Well, 2 days ago makes 9 months for me without a drink.

Wish it were better for me, but unfortunately it's not. I think that since it's been this long, PAWS can probably be ruled out. But my doctors cannot find the problem. I have all of these symptoms including debilitating anxiety and panic attacks. I cannot focus on anything. It's a miracle I still have my job, but this week has been bad and there is several times I actually could not do my work because of the anxiety. I'm starting to lose my ability to handle stress and my job is just too much pressure for that to work. I dealt with that standing on my head with the alcohol. I could work crazy drunk and function at a very high level.

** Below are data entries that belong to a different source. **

<file path="src/rtl/mem_arbiter.sv">
// mem_arbiter: shares one memory port between instruction fetch and data load/store.
// Latency: 3 cycles request-to-ready at zero-wait memory (grant, valid, ready pulse); one transaction in flight.
// Backpressure: requests are held until their ready pulse; MEM_ARBITER_STARVE_GUARD_EN bounds data-over-instr priority.
module mem_arbiter #(
    parameter int ADDR_W       = 64,
    parameter int DATA_W       = 64,
    parameter int STARVE_LIMIT = 4
) (
    input  logic                clk,
    input  logic                rst,
    input  logic                instr_read_in,
    input  logic [ADDR_W-1:0]   instr_address_in,
    input  logic                instr_flush_in,
    output logic                instr_ready_out,
    output logic [DATA_W-1:0]   instr_read_value_out,
    input  logic                data_read_in,
    input  logic                data_write_in,
    input  logic [ADDR_W-1:0]   data_address_in,
    input  logic [DATA_W-1:0]   data_write_value_in,
    input  logic [DATA_W/8-1:0] data_write_mask_in,
    output logic                data_ready_out,
    output logic [DATA_W-1:0]   data_read_value_out,
    output logic                mem_valid_out,
    output logic                mem_write_out,
    output logic [ADDR_W-1:0]   mem_address_out,
    output logic [DATA_W-1:0]   mem_write_value_out,
    output logic [DATA_W/8-1:0] mem_write_mask_out,
    input  logic                mem_ready_in,
    input  logic [DATA_W-1:0]   mem_read_value_in,
    output logic                stall_out
);
    typedef enum logic [1:0] {IDLE, INSTR, DATA} state_t;

    state_t state;
    logic   flushed;
    logic   data_req;
    logic   instr_req;
    logic   instr_first;
    logic   grant_data;
    logic   grant_instr;

    assign data_req    = data_read_in | data_write_in;
    assign instr_req   = instr_read_in & ~instr_flush_in;
    assign grant_data  = (state == IDLE) && data_req && !instr_first;
    assign grant_instr = (state == IDLE) && instr_req && !grant_data;
    assign stall_out   = instr_read_in & ~instr_ready_out;

`ifdef MEM_ARBITER_STARVE_GUARD_EN
    localparam int CNT_W = $clog2(STARVE_LIMIT + 1);
    logic [CNT_W-1:0] starve_cnt;

    assign instr_first = instr_req && (starve_cnt >= CNT_W'(STARVE_LIMIT));

    // Counts data grants taken while a fetch was left waiting; saturates at the limit.
    always_ff @(posedge clk or posedge rst) begin
        if (rst) begin
            starve_cnt <= '0;
        end else if (grant_instr) begin
            starve_cnt <= '0;
        end else if (grant_data && instr_read_in && (starve_cnt < CNT_W'(STARVE_LIMIT))) begin
            starve_cnt <= starve_cnt + 1'b1;
        end
    end
`else
    // STARVE_LIMIT is inert here: data always wins.
    assign instr_first = (STARVE_LIMIT < 0);
`endif

    always_ff @(posedge clk or posedge rst) begin
        if (rst) begin
            state                <= IDLE;
            flushed              <= 1'b0;
            mem_valid_out        <= 1'b0;
            mem_write_out        <= 1'b0;
            mem_address_out      <= '0;
            mem_write_value_out  <= '0;
            mem_write_mask_out   <= '0;
            instr_ready_out      <= 1'b0;
            data_ready_out       <= 1'b0;
            instr_read_value_out <= '0;
            data_read_value_out  <= '0;
        end else begin
            instr_ready_out <= 1'b0;
            data_ready_out  <= 1'b0;
            case (state)
                IDLE: begin
                    if (grant_data) begin
                        state               <= DATA;
                        mem_valid_out       <= 1'b1;
                        mem_write_out       <= data_write_in;
                        mem_address_out     <= data_address_in;
                        mem_write_value_out <= data_write_value_in;
                        mem_write_mask_out  <= data_write_mask_in;
                    end else if (grant_instr) begin
                        state               <= INSTR;
                        flushed             <= 1'b0;
                        mem_valid_out       <= 1'b1;
                        mem_write_out       <= 1'b0;
                        mem_address_out     <= instr_address_in;
                        mem_write_value_out <= '0;
                        mem_write_mask_out  <= '0;
                    end
                end
                INSTR: begin
                    if (instr_flush_in) begin
                        flushed <= 1'b1;
                    end
                    // A flushed fetch still finishes on the bus but is never reported.
                    if (mem_ready_in) begin
                        state         <= IDLE;
                        mem_valid_out <= 1'b0;
                        if (!(flushed || instr_flush_in)) begin
                            instr_read_value_out <= mem_read_value_in;
                            instr_ready_out      <= 1'b1;
                        end
                    end
                end
                DATA: begin
                    if (mem_ready_in) begin
                        state          <= IDLE;
                        mem_valid_out  <= 1'b0;
                        data_ready_out <= 1'b1;
                        if (!mem_write_out) begin
                            data_read_value_out <= mem_read_value_in;
                        end
                    end
                end
                default: state <= IDLE;
            endcase
        end
    end

    a_rw_exclusive: assert property (@(posedge clk) disable iff (rst) !(data_read_in && data_write_in));

endmodule

</file>
<file path="config.mk">
export PLATFORM = sky130hd
export DESIGN_NAME = mem_arbiter
export DESIGN_NICKNAME = d
export VERILOG_FILES = /design/src/rtl/mem_arbiter.sv
export SDC_FILE = /design/constraint.sdc
export NUM_CORES = 1
export LEC_CHECK = 0
export CAP_MARGIN = 0
export CORE_AREA = 2 2 209 211
export DETAILED_ROUTE_END_ITERATION = 6
export DIE_AREA = 0 0 211 213
export GPL_TIMING_DRIVEN = 0
export HOLD_SLACK_MARGIN = 0.02
export PLACE_DENSITY = 0.66
export SLEW_MARGIN = 10
export SYNTH_ARGS = -nofsm -noshare
export SYNTH_HDL_FRONTEND = slang
export SYNTH_SLANG_ARGS = --single-unit
export TNS_END_PERCENT = 30
</file>
<file path="constraint.sdc">
create_clock -name clk -period 13.7 [get_ports clk]
set_clock_uncertainty 0.15 [all_clocks]
set_input_delay 4.11 -clock clk [delete_from_list [all_inputs] [get_ports clk]]
set_output_delay 4.11 -clock clk [all_outputs]
set_load 0.01 [all_outputs]
</file>
==> results of run 1 <==
-- power by group --
group	internal, mW	leakage (nW)	total [mW]	switching [mW]
Clock	0.493	0.489	0.812	0.319
Sequential	1.19	3.29	1.42	0.228
Combinational	1.14	3.61	1.88	0.734
-- per-stage QoR --
stage	hold WS [ns]	setup WS (ns)	instance area, um2	TNS, ns
5_1_grt	0.363	3.98	17700	0
3_3_place_gp	0.336	-1.67	16700	-446.37
3_5_place_dp	0.340	4.04	16700	0
4_1_cts	0.355	4.04	17700	0
6_report	0.350	4.05	17700	0
2_1_floorplan	0.369	1.97	10600	0
-- layout make-up --
| class | count | area, um2 |
|---|---|---|
| timing repair buffer | 541 | 5450 |
| clock inverter | 8 | 118 |
| clock buffer | 45 | 876 |
| fill | 4036 | 25000 |
| inverter | 5 | 26.3 |
| tap | 546 | 683 |
| multi-input combinational | 357 | 3420 |
| antenna | 1 | 2.50 |
| sequential | 271 | 6780 |
| buffer | 49 | 354 |
-- cells in the mapped netlist (all sizes together) --
master     n  share of area
a211o      1        0.00083
a21o       2         0.0014
a21oi      2         0.0020
a22o      74          0.061
a2bb2oi    1        0.00083
and2       1        0.00059
buf       37          0.029
clkbuf    12         0.0043
dfrtp    271           0.64
ha         4         0.0047
inv        5         0.0018
mux2     128           0.14
nand2b     3         0.0018
nand3      2        0.00095
nor2       2        0.00095
nor2b      2         0.0012
nor3b      1         0.0012
nor4b      1         0.0014
o21a       1        0.00071
o21ai      3         0.0014
o221a     63          0.067
o22ai      2         0.0012
or2       63          0.037
or3        1        0.00059
-- registers in the layout (all words and copies together), names as in the netlist --
signal,cells
data_read_value_out,64
data_ready_out,1
flushed,1
instr_read_value_out,64
instr_ready_out,1
mem_address_out,64
mem_valid_out,1
mem_write_mask_out,8
mem_write_out,1
mem_write_value_out,64
state,2
-- cell families after synthesis --
group	synth area share
AOI/OAI and AO/OA	0.137
adders and majority gates	0.00473
DFF	0.641
buffers and inverters	0.0352
and+or+nand+nor	0.0459
muxes	0.136
-- per-layer routing --
layer	share of wire	global-route usage
met1	0.39	0.180
met2	0.49	0.267
met3	0.085	0.0488
met4	0.030	0.0549
met5	0.00030	0
-- worst max-delay path, delay by kind of cell --
family	cells	cell delay (ns)
simple gates	1	0.16
buf+inv	2	1.12
-- worst min path at each step --
stage                              endpoint  slack (ns)               startpoint
floorplan                           flushed        0.37                  flushed
global placement     data_read_value_out[7]        0.34   data_read_value_out[7]
detailed placement  mem_write_value_out[57]        0.34  mem_write_value_out[57]
CTS                 data_read_value_out[35]        0.36  data_read_value_out[35]
global route        data_read_value_out[54]        0.36  data_read_value_out[54]
finish              mem_write_value_out[52]        0.35  mem_write_value_out[52]
==> results.md, run 1 <==
* Total Routed Length at 36,200 um
* Kind of path behind the tightest hold check: reg2reg
* Effective utilization at floorplan at 0.248
* Clk buf depth at 3
* Unrepaired setup endpoints after global routing: false
* Nets in the synthesized netlist at 957
* Syn Area/Cell at 15.5 um2
* DRC violation count after routing at 0
* Detailed placer's ending HPWL at 28,000 um
* Critical path endpoint: stall_out
* Max-slew violation count at 0
* IO Pins at 540
* Cells on Worst Hold Path at 1
* Core utilization of the finished layout at 0.415
* Final min period at 9.65 ns
* Antenna viol nets, final at 0
* Starting DRT DRC Count at 293
* Timing startpoint of the critical path: instr_read_in
* Per-cell routed wire length at 19.9 um
* Number of nets in the layout at 1,529
* Sequential area share after synthesis at 0.641
* Clock-pin transition on the worst setup and hold timing paths at 0.06 ns
* Slowest cell on crit path: sky130_fd_sc_hd__clkdlybuf4s50_1
* Worst vdd rail ir drop at 0.0000994 V
* Cell Count Post-Placement at 1,769
* Postcts setup bufs at 0
* Global-route usage over all layers at 0.155
* Antenna violations before repair at 2
* Master cell of the clock root buffer: sky130_fd_sc_hd__clkbuf_16
* Worst flop-to-flop path endpoint: mem_write_value_out[32]
* Final Total Pwr at 4.11 mW
* Worst Path Required at 9.44 ns
* Max Fclk at 104 MHz
* Critical path arrival at 5.39 ns
* Sort of element at the start of the critical path: primary input
* Non-Filler Instances at 1,823
* Share of layout cells above drive strength 1 at 0.267
* Slowest cell delay on critical path at 0.58 ns
* Crit Path Category: in2out
* Cell count of the worst reg-to-reg path at 6
* Number of H-tree levels at 1
* Core outline area at 42,700 um2
* Result of the run: finished clean
* Via count of the first global-routing pass at 8,573
* Setup slack of the worst register-to-register path at 11.31 ns
* Ratio of final minimum period to clock period at 0.704
* Die extent in y at 213 um
* Flops & latches, synth at 271
* Top library cells by usage in the layout, fill and taps aside: 539 x sky130_fd_sc_hd__clkdlybuf4s50_1, 271 x sky130_fd_sc_hd__dfrtp_1, 128 x sky130_fd_sc_hd__mux2_2
* Vias at 8,043
* Number of placement rows at 76
* Combined area of all synthesized cells at 10,600 um2
* CTS resizes at 0
* Clock tree from TritonCTS: done
* Length of the first detailed-routing pass in iterations at 4
* Most used cell along the critical path: sky130_fd_sc_hd__clkdlybuf4s50_1
* Pin count of the biggest net entering global routing at 99
* Number of sinks driven by the clock tree at 271
* Power per standard cell area at 232 nW/um2
* Hold Buf Count CTS at 0
* Final setup violation count at 0
* Die Area at 44,900 um2
* Gate count after technology mapping at 682
* Transition time at the pin with the least slew margin at 0.933 ns
* Number of failing hold endpoints at the final stage at 0
* Source-to-sink clock delay at the later pin of the worst-skew pair at 0.55 ns
* Count of maximum capacitance violations at 0
* Number of vias per cell at 4.41
* Worst-path fanout max at 2
* Overflow left after global routing at 0
* Cells along the critical path: clkdlybuf4s50_1, nor2b_1, clkdlybuf4s50_1
* CP Capture Type: output pin
* Count of buffers from port buffering at 539
* Synthesis-to-layout area growth at 67.5%
* Startpoint of the worst-slack reg-to-reg timing path: state[0]
* CTS Buf Count at 29
* Static leakage at 7.39 nW
* Netlist cell types at 30
* Placer's final routability congestion estimate at 0.819
* Slew Limit Headroom at 0.374
* Leading cell type in the layout, fill and taps excluded: sky130_fd_sc_hd__clkdlybuf4s50_1
* Overall die width at 211 um
* First-pass GRT wire length at 52,700 um
* Synth Warn # at 0
Note: power is estimated with default switching activity, not from simulation.
==> run 2, diff against run 1 <==
==> constraint.sdc (replaced) <==
create_clock -name clk -period 9.6 [get_ports clk]
set_clock_uncertainty 0.15 [all_clocks]
set_input_delay 2.88 -clock clk [delete_from_list [all_inputs] [get_ports clk]]
set_output_delay 2.88 -clock clk [all_outputs]
set_load 0.01 [all_outputs]
==> run 2 against run 1 <==
Sequential share of layout area decreased by 0.46 points. Routed wire length is 0.28% higher. Core utilization increased by 0.50 points. Combinational power rose by 43%. Final area is 1.2% higher. Cell count is 0.55% higher. Critical endpoint unchanged. Clock power grew 56%.
==> results.md, run 2 (synthesized netlist as in run 1, its figures left out) <==
* Result of the run: finished clean
* Crit Path Category: in2out
* Cell family with most CP delay: buffers and inverters
* Max Fclk at 138 MHz
* Share of layout cells above drive strength 1 at 0.277 (+0.00980)
* Number of vias per cell at 4.45 (+0.89%)
* Cell area after layout at 17,900 um2 (+1.2%)
* Die extent in y at 213 um (unchanged)
* Final Total Pwr at 5.98 mW (+45%)
* Slowest cell delay on critical path at 0.62 ns (+0.04 ns)
* CTS resizes at 0 (unchanged)
* Pin count of the biggest net entering global routing at 38 (-62%)
* Antenna viol nets, final at 0 (unchanged)
* Placement-stage cell area at 16,800 um2 (+0.65%)
* Most used cell along the critical path: sky130_fd_sc_hd__clkdlybuf4s50_1
* Die Area at 44,900 um2 (unchanged)
* Global-route usage over all layers at 0.153 (-0.00129)
* Kind of path behind the tightest hold check: reg2reg
* Number of nets in the layout at 1,537 (+0.52%)
* Detailed placer's ending HPWL at 28,100 um (+0.22%)
* Slowest cell on crit path: sky130_fd_sc_hd__clkdlybuf4s50_1
* Length of the first detailed-routing pass in iterations at 4 (unchanged)
* Placer's final routability congestion estimate at 0.825 (+0.71%)
* Master cell of the clock root buffer: sky130_fd_sc_hd__clkbuf_16
* Cells along the critical path: clkdlybuf4s50_1, nor2b_1, clkdlybuf4s50_1
* Overall die width at 211 um (unchanged)
* Number of failing hold endpoints at the final stage at 0 (unchanged)
* Clk buf depth at 3 (unchanged)
* Worst-case setup margin in the final layout at 2.36 ns (-1.68 ns)
* # fillers at 4,008 (-0.69%)
* Worst Path Required at 6.57 ns (-2.87 ns)
* Source-to-sink clock delay at the later pin of the worst-skew pair at 0.56 ns (about the same)
* CTS Buf Count at 31 (+6.9%)
* Clock tree from TritonCTS: done
* Vias at 8,159 (+1.4%)
* Total Routed Length at 36,300 um (+0.28%)
* Slew Limit Headroom at 0.400 (+0.0263)
* Sort of element at the start of the critical path: primary input
* Unrepaired setup endpoints after global routing: false
* Bufs and invs on worst path at 2 (unchanged)
* Transition time at the pin with the least slew margin at 0.893 ns (-0.0392 ns)
* Final setup violation count at 0 (unchanged)
* First-pass GRT wire length at 53,000 um (+0.63%)
* Worst vdd rail ir drop at 0.000154 V (+55%)
* Critical path arrival at 4.21 ns (-1.18 ns)
* Clock-pin transition on the worst setup and hold timing paths at 0.06 ns (about the same)
* Leading cell type in the layout, fill and taps excluded: sky130_fd_sc_hd__clkdlybuf4s50_1
* Synthesis-to-layout area growth at 69.5%
* Max-slew violation count at 0 (unchanged)
* Count of buffers from port buffering at 539 (unchanged)
* Number of H-tree levels at 1 (unchanged)
* Count of maximum capacitance violations at 0 (unchanged)
* Postcts setup bufs at 0 (unchanged)
* Per-cell routed wire length at 19.8 um (-0.26%)
* Static leakage at 7.49 nW (+1.4%)
* Total negative setup slack at 0 ns (unchanged)
* Top library cells by usage in the layout, fill and taps aside: 539 x sky130_fd_sc_hd__clkdlybuf4s50_1, 271 x sky130_fd_sc_hd__dfrtp_1, 128 x sky130_fd_sc_hd__mux2_2
* Number of placement rows at 76 (unchanged)
* Starting DRT DRC Count at 401 (+37%)
* Hold Buf Count CTS at 0 (unchanged)
* Overflow left after global routing at 0 (unchanged)
* Worst-path fanout max at 2 (unchanged)
* Via count of the first global-routing pass at 8,721 (+1.7%)
* Effective utilization at floorplan at 0.248 (unchanged)
* IO Pins at 540 (unchanged)
* DRC violation count after routing at 0 (unchanged)
* CP Capture Type: output pin
* Power per standard cell area at 333 nW/um2 (+44%)
* Antenna violations before repair at 5 (+3)
* Ratio of final minimum period to clock period at 0.754
* Core outline area at 42,700 um2 (unchanged)
* Final min period at 7.24 ns
* Number of sinks driven by the clock tree at 271 (unchanged)
* Pre-CTS setup slack at 2.33 ns (-1.71 ns)
[run 2: cell count changes in the layout (fill, tap and decap cells not counted), sizes merged]
cell and change:
buf +6, bufinv +2, clkbuf -7, clkinv +4
clkinvlp +2, diode +1, inv +2
[run 2: final cells by class]
class                   count  area (um2)  share of cell area
diodes                      2        5.00            0.000279
plain buffers              49         354              0.0197
clock buffers              38         862              0.0481
clock inverters            18         235              0.0131
inverters                   5        22.5             0.00126
multi-input cells         357        3420               0.191
flip-flops and latches    271        6780               0.378
well taps                 546         683              0.0381
repair buffers            547        5560               0.310
[run 2: final timing paths]
path,from,to,slack (ns),cells past startpoint
min,data_read_value_out[34],data_read_value_out[34],0.35,1
min in group asynchronous,rst,mem_write_value_out[44],2.55,2
max in group asynchronous,rst,data_read_value_out[7],5.75,5
min reg2reg,data_read_value_out[34],data_read_value_out[34],0.35,1
max reg2reg,state[1],mem_write_mask_out[5],7.20,6
max,instr_read_in,stall_out,2.36,3
[run 2: report_power, final]
part | switching [mW] | leakage [nW] | internal [mW]
clock | 0.499 | 0.542 | 0.772
sequential | 0.320 | 3.29 | 1.70
combinational | 1.05 | 3.66 | 1.64
[run 2: stage by stage]
step	cells	hold slack (ns)	utilization
3_3_place_gp	1767	0.335	0.390
4_1_cts	1831	0.355	0.420
6_report	1833	0.351	0.420
5_1_grt	1831	0.364	0.420
3_5_place_dp	1775	0.341	0.394
2_1_floorplan	682	0.369	-
[run 2: per-layer routing]
layer	wire, um	GRT usage
met1	14100	0.176
met5	35	0
met4	741	0.0427
met2	18200	0.271
met3	3280	0.0524
[run 2: worst reg2reg max path, stage by stage (launching register included)]
cell and delay [ns]:
sky130_fd_sc_hd__dfrtp_1 0.40, sky130_fd_sc_hd__inv_1 0.11, sky130_fd_sc_hd__ha_1 0.28, sky130_fd_sc_hd__inv_1 0.18, sky130_fd_sc_hd__nor2_2 0.48, sky130_fd_sc_hd__clkbuf_1 0.50, sky130_fd_sc_hd__a22o_1 0.23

I had really hoped that quitting alcohol would help. Maybe the damage it did was just too much and there's no hope for any real recovery as far as my brain goes. Just did another extensive series of labs and they all look good, kidneys, liver great, no diabetes or even pre-diabetes. Scans, all clear for everything. I'd give a kidney and half my liver to have my brain work normally again.

I had went into my doctor's office a few days ago and was complaining about bloating and discomfort in my abdomen. I asked if it was gas or edema or something or maybe gall bladder problems and she was grabbing my belly and said 'that's not edema or gas, that is fat!. I guess I should have been offended but I laughed and my wife enjoyed that a little too much.

You'd think I would be happy, tomorrow I am leaving the country for 2 months and I can do this because my job allows that. I can work from anywhere and not even use any vacation time. I should be happy, but I just don't care. I'd just drink again and finish the job, but I can't do it because I already hurt my wife too much. I just want to finish me off without hurting anyone else, not sure how I do that. It's a bad situation to be in. I just wish I would have never stopped, then I wouldn't care and I'd wind up dying alone.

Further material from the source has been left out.